● **SOURCE INFORMATION**
^^^^
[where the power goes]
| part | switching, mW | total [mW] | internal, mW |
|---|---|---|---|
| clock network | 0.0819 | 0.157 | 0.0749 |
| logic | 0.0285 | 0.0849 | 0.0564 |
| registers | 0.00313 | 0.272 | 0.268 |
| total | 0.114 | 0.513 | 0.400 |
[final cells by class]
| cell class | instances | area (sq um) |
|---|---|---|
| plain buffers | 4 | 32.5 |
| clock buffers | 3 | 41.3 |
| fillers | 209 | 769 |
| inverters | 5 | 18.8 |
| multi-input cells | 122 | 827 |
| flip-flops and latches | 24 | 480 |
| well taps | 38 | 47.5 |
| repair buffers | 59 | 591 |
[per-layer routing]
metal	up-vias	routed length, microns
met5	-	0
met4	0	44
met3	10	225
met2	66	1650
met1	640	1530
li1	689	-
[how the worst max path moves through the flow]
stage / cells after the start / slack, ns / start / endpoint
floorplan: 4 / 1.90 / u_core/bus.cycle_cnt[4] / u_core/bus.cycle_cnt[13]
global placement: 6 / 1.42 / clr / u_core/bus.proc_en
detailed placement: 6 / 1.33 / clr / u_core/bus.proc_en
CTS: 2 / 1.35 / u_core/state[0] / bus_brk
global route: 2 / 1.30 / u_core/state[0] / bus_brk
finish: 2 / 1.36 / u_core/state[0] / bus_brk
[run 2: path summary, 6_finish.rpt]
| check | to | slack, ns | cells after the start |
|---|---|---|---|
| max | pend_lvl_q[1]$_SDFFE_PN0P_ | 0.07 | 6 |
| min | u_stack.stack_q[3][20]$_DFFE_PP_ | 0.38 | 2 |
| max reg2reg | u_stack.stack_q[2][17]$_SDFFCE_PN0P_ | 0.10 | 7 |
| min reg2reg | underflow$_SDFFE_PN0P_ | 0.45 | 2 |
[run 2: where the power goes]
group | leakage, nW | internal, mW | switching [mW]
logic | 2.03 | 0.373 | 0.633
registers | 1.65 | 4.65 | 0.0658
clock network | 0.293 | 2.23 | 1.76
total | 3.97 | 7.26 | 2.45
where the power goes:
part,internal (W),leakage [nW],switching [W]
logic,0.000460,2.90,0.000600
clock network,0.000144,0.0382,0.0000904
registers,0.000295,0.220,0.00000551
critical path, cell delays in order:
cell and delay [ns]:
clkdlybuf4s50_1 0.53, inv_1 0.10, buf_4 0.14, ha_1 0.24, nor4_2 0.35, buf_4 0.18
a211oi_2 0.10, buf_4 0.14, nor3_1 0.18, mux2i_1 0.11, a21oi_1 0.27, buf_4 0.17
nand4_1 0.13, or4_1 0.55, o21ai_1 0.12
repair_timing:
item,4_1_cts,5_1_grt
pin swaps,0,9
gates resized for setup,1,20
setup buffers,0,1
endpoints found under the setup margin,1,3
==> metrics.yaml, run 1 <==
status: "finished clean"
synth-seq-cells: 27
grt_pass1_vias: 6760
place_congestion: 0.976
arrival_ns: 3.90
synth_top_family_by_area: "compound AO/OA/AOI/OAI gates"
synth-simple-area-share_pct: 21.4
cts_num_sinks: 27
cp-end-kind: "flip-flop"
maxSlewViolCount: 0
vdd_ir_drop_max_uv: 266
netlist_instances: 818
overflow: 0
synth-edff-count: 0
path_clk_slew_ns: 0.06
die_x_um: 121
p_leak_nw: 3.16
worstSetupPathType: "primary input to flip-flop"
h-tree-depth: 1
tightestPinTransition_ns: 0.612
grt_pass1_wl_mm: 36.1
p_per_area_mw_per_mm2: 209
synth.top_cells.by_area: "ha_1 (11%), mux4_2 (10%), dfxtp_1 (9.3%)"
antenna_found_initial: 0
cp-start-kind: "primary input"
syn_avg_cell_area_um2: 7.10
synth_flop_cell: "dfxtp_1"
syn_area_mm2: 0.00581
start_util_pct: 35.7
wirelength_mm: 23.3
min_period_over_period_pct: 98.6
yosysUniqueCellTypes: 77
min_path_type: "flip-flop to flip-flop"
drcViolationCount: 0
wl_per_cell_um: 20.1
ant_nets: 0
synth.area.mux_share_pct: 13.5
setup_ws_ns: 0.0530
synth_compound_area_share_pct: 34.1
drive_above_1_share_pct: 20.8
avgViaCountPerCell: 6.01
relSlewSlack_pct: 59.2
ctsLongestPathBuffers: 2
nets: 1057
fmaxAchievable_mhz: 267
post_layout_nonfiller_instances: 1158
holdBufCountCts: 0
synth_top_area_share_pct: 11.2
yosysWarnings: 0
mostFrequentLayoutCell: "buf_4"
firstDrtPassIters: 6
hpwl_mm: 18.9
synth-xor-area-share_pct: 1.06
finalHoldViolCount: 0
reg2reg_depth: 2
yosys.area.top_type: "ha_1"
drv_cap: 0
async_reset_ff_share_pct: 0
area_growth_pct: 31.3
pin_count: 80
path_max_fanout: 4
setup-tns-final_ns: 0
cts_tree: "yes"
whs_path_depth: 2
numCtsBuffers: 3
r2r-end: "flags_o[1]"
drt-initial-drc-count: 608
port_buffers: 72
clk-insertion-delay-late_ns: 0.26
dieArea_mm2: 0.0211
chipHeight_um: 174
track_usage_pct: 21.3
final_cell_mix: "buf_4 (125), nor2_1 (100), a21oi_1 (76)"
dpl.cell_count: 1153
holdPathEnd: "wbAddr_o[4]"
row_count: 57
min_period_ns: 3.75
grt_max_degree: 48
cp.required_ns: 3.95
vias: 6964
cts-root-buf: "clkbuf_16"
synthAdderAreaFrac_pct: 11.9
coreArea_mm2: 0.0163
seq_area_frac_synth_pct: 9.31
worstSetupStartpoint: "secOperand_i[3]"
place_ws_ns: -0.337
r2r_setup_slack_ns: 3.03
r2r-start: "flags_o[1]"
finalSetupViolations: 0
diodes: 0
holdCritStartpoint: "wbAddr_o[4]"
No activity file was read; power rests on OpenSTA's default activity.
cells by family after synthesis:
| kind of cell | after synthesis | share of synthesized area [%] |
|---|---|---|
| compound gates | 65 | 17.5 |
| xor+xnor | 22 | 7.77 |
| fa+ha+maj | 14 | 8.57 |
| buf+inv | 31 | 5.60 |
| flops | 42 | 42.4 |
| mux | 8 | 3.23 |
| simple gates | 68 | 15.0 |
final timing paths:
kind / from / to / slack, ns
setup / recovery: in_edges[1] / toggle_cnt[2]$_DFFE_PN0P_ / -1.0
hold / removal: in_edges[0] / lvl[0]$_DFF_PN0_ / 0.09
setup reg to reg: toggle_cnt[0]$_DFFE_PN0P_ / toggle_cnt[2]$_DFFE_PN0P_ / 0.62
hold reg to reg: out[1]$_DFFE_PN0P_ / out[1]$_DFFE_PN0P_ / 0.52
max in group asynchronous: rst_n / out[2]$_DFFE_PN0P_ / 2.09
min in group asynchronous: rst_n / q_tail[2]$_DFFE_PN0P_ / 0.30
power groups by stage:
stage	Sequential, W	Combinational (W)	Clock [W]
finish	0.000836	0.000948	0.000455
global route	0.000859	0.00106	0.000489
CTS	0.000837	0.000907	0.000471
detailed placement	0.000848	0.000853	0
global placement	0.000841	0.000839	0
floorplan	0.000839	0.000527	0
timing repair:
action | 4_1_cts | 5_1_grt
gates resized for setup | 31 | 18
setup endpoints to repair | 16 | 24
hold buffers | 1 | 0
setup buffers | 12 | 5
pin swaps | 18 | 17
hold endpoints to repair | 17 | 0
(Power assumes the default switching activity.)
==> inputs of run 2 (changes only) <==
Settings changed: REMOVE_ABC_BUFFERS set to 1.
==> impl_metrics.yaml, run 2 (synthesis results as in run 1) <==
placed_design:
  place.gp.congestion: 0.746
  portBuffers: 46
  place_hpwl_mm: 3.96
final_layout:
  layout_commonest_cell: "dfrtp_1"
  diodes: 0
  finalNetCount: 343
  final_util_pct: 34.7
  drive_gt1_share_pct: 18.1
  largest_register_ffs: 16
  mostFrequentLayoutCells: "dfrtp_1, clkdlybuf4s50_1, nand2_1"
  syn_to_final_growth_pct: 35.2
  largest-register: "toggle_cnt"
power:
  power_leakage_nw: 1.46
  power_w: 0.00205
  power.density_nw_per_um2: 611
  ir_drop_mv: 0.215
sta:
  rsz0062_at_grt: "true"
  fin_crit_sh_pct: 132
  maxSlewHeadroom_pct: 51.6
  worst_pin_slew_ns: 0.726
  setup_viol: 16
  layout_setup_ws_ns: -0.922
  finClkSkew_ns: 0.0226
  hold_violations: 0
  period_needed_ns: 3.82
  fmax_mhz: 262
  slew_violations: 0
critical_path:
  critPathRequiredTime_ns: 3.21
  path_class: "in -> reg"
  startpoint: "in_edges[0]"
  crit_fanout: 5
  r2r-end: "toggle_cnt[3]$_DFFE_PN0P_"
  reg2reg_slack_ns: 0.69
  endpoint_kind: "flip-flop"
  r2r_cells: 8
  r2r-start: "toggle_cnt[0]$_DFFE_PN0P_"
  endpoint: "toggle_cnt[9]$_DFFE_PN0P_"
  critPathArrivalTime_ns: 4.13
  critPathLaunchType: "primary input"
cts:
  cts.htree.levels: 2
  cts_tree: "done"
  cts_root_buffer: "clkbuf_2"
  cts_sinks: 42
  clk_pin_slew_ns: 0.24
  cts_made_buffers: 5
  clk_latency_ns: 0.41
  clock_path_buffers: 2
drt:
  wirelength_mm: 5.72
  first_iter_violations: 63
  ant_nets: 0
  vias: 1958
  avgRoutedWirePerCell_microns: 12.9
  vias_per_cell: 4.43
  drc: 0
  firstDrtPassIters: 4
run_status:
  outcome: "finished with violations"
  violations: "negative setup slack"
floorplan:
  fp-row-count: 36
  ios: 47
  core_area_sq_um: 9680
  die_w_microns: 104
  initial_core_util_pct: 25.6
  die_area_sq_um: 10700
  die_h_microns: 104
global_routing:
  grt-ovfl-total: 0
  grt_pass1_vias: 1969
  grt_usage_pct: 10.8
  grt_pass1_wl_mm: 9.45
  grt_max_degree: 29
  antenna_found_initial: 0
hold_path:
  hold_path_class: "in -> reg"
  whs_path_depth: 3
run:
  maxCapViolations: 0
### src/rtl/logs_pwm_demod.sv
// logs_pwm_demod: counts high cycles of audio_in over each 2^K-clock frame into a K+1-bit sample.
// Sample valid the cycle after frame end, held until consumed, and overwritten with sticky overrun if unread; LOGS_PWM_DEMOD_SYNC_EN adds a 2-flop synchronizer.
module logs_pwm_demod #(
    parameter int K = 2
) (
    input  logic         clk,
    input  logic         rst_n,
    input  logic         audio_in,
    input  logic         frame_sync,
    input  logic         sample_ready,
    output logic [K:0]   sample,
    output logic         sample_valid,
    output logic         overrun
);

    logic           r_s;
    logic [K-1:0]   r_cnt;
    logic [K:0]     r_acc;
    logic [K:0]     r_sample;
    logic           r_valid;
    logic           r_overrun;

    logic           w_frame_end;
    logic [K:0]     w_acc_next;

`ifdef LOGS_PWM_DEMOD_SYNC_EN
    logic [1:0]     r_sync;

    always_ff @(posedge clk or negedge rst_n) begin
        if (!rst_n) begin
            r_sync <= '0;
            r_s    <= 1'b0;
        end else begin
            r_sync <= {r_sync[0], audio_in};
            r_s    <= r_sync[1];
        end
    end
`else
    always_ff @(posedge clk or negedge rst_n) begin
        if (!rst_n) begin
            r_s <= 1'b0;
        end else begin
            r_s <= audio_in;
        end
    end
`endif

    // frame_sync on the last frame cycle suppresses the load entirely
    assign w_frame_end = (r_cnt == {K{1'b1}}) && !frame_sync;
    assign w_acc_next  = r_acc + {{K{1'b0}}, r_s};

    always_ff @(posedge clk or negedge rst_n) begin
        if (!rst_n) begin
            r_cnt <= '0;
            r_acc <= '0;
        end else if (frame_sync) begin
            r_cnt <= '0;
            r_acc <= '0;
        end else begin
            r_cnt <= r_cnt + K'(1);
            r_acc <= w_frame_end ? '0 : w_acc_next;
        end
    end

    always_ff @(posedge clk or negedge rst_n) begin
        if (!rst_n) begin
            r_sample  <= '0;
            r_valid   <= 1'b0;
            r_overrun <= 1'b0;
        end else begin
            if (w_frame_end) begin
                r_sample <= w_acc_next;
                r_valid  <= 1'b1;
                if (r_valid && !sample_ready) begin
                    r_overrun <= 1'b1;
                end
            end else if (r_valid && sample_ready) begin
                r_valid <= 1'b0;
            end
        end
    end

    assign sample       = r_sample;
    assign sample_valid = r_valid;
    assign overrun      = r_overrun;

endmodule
^^^^
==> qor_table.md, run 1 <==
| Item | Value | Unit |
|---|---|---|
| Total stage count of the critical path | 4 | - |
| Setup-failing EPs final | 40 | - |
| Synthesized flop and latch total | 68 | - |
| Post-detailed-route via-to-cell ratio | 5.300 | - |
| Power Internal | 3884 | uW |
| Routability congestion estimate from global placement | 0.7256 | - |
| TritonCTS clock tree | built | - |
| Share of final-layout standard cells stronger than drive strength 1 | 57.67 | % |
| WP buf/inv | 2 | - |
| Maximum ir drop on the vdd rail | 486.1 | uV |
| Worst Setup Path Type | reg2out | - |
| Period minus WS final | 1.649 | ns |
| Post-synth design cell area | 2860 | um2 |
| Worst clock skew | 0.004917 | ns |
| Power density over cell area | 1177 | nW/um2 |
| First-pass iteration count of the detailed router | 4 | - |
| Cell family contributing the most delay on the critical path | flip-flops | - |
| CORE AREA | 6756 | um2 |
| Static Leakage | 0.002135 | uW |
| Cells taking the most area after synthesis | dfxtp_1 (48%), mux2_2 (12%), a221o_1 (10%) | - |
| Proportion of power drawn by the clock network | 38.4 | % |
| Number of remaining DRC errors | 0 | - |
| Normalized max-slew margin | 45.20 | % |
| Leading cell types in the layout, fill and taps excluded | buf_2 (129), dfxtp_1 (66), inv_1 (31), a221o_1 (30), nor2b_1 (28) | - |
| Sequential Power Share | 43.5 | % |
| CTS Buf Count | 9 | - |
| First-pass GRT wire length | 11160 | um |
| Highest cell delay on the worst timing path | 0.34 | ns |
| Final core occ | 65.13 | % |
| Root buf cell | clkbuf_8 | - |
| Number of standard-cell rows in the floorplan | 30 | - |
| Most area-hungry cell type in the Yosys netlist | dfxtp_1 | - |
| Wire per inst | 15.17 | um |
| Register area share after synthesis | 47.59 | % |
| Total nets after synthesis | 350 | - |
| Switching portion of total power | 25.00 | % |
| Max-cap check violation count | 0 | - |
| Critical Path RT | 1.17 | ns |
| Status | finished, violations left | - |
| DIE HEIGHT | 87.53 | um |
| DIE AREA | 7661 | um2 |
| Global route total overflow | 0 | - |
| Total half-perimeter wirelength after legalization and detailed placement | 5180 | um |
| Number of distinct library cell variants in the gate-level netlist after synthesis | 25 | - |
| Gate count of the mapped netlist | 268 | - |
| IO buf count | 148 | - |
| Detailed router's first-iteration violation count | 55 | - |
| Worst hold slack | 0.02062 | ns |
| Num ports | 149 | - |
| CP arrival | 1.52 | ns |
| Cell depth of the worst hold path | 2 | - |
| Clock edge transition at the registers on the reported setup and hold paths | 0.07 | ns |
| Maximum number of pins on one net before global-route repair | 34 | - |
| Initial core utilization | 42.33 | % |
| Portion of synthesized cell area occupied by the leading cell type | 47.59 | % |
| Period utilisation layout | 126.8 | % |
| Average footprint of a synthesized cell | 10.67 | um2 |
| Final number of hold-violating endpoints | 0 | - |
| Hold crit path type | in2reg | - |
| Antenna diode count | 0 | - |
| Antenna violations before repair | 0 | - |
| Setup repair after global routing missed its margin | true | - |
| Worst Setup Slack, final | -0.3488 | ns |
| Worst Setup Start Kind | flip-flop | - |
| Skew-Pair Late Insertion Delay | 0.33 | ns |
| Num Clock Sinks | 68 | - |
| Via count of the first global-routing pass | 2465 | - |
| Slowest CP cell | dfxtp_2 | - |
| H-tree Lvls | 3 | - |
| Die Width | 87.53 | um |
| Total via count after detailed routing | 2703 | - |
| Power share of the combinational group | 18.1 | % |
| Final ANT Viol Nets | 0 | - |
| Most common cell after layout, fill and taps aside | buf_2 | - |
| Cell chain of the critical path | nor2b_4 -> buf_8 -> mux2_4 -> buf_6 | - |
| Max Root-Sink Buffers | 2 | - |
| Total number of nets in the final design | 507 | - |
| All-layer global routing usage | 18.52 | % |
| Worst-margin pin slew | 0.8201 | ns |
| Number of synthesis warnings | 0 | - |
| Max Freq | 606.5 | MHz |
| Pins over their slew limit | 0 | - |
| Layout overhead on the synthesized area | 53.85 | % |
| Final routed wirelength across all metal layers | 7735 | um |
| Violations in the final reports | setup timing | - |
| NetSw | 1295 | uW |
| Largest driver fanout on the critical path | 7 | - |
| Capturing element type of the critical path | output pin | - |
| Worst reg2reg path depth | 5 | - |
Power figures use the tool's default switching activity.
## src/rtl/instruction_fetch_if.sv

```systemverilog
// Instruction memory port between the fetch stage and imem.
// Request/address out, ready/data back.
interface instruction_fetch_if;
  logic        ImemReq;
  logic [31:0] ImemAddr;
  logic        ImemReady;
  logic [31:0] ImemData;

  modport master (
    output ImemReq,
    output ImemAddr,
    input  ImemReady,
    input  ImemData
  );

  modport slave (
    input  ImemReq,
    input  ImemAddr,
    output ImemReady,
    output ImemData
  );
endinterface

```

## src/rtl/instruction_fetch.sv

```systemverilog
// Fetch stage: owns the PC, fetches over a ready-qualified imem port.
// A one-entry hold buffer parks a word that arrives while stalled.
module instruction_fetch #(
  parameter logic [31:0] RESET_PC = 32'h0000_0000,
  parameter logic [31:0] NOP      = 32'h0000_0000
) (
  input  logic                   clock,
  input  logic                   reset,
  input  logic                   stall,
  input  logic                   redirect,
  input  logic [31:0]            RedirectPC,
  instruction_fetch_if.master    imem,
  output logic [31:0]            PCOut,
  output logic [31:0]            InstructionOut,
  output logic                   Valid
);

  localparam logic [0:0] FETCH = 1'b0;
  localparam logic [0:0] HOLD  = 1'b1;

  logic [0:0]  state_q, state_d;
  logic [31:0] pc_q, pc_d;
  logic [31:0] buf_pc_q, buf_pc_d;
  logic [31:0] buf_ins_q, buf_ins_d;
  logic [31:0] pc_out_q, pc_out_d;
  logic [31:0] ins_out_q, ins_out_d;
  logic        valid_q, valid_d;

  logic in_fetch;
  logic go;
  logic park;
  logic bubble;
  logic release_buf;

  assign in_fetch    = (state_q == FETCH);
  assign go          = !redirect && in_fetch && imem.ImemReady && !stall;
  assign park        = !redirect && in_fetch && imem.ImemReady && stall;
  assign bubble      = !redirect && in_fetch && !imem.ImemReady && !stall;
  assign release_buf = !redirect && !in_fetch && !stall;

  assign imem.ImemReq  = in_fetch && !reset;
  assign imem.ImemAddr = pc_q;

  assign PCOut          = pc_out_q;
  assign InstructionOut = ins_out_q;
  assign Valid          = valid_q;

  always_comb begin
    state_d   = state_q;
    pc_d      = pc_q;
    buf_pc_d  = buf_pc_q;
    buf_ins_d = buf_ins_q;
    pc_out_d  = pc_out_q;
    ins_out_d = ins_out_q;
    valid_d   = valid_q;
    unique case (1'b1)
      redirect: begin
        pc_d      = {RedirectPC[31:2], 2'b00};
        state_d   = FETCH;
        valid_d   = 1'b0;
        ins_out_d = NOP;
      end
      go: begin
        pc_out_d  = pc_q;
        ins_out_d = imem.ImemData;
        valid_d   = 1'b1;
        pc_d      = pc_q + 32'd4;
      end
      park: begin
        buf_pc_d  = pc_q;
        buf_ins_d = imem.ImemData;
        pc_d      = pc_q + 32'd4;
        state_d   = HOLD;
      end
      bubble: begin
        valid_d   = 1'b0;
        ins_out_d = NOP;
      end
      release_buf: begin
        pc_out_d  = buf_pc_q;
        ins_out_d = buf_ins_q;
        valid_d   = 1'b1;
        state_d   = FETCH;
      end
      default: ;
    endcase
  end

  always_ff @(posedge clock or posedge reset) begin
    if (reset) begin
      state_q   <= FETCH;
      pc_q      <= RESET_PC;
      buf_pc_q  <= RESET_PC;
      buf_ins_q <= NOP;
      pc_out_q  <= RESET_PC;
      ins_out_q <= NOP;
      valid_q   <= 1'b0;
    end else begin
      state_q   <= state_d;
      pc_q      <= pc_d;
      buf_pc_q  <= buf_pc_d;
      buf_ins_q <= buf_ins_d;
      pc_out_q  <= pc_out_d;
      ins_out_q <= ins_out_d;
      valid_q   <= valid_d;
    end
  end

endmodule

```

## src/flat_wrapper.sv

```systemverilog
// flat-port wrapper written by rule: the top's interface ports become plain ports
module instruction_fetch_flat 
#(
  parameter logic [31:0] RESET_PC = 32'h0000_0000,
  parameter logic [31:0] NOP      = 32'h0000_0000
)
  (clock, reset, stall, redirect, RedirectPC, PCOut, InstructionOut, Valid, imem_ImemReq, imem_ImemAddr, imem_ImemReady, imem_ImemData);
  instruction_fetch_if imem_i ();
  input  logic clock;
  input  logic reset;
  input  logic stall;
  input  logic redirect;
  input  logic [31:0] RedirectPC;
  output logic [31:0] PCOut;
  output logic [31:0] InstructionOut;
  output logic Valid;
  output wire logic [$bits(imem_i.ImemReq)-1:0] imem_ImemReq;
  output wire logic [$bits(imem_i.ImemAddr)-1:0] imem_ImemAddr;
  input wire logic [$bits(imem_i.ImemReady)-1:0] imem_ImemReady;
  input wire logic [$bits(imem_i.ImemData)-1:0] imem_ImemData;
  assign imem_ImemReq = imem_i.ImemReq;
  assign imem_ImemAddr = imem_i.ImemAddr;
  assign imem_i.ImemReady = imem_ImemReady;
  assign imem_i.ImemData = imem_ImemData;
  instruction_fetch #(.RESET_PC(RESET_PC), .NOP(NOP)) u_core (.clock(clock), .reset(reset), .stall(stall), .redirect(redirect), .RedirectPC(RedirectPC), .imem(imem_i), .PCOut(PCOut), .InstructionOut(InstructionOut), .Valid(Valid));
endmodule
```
^^^^
● **WHAT IS NEEDED**
Copy word for word the stretch of entries above from the line that has "[where the power goes]" through the line that has "stage / cells", both ends included, and nothing outside it.

● **TASK SOLUTION**
[where the power goes]
| part | switching, mW | total [mW] | internal, mW |
|---|---|---|---|
| clock network | 0.0819 | 0.157 | 0.0749 |
| logic | 0.0285 | 0.0849 | 0.0564 |
| registers | 0.00313 | 0.272 | 0.268 |
| total | 0.114 | 0.513 | 0.400 |
[final cells by class]
| cell class | instances | area (sq um) |
|---|---|---|
| plain buffers | 4 | 32.5 |
| clock buffers | 3 | 41.3 |
| fillers | 209 | 769 |
| inverters | 5 | 18.8 |
| multi-input cells | 122 | 827 |
| flip-flops and latches | 24 | 480 |
| well taps | 38 | 47.5 |
| repair buffers | 59 | 591 |
[per-layer routing]
metal	up-vias	routed length, microns
met5	-	0
met4	0	44
met3	10	225
met2	66	1650
met1	640	1530
li1	689	-
[how the worst max path moves through the flow]
stage / cells after the start / slack, ns / start / endpoint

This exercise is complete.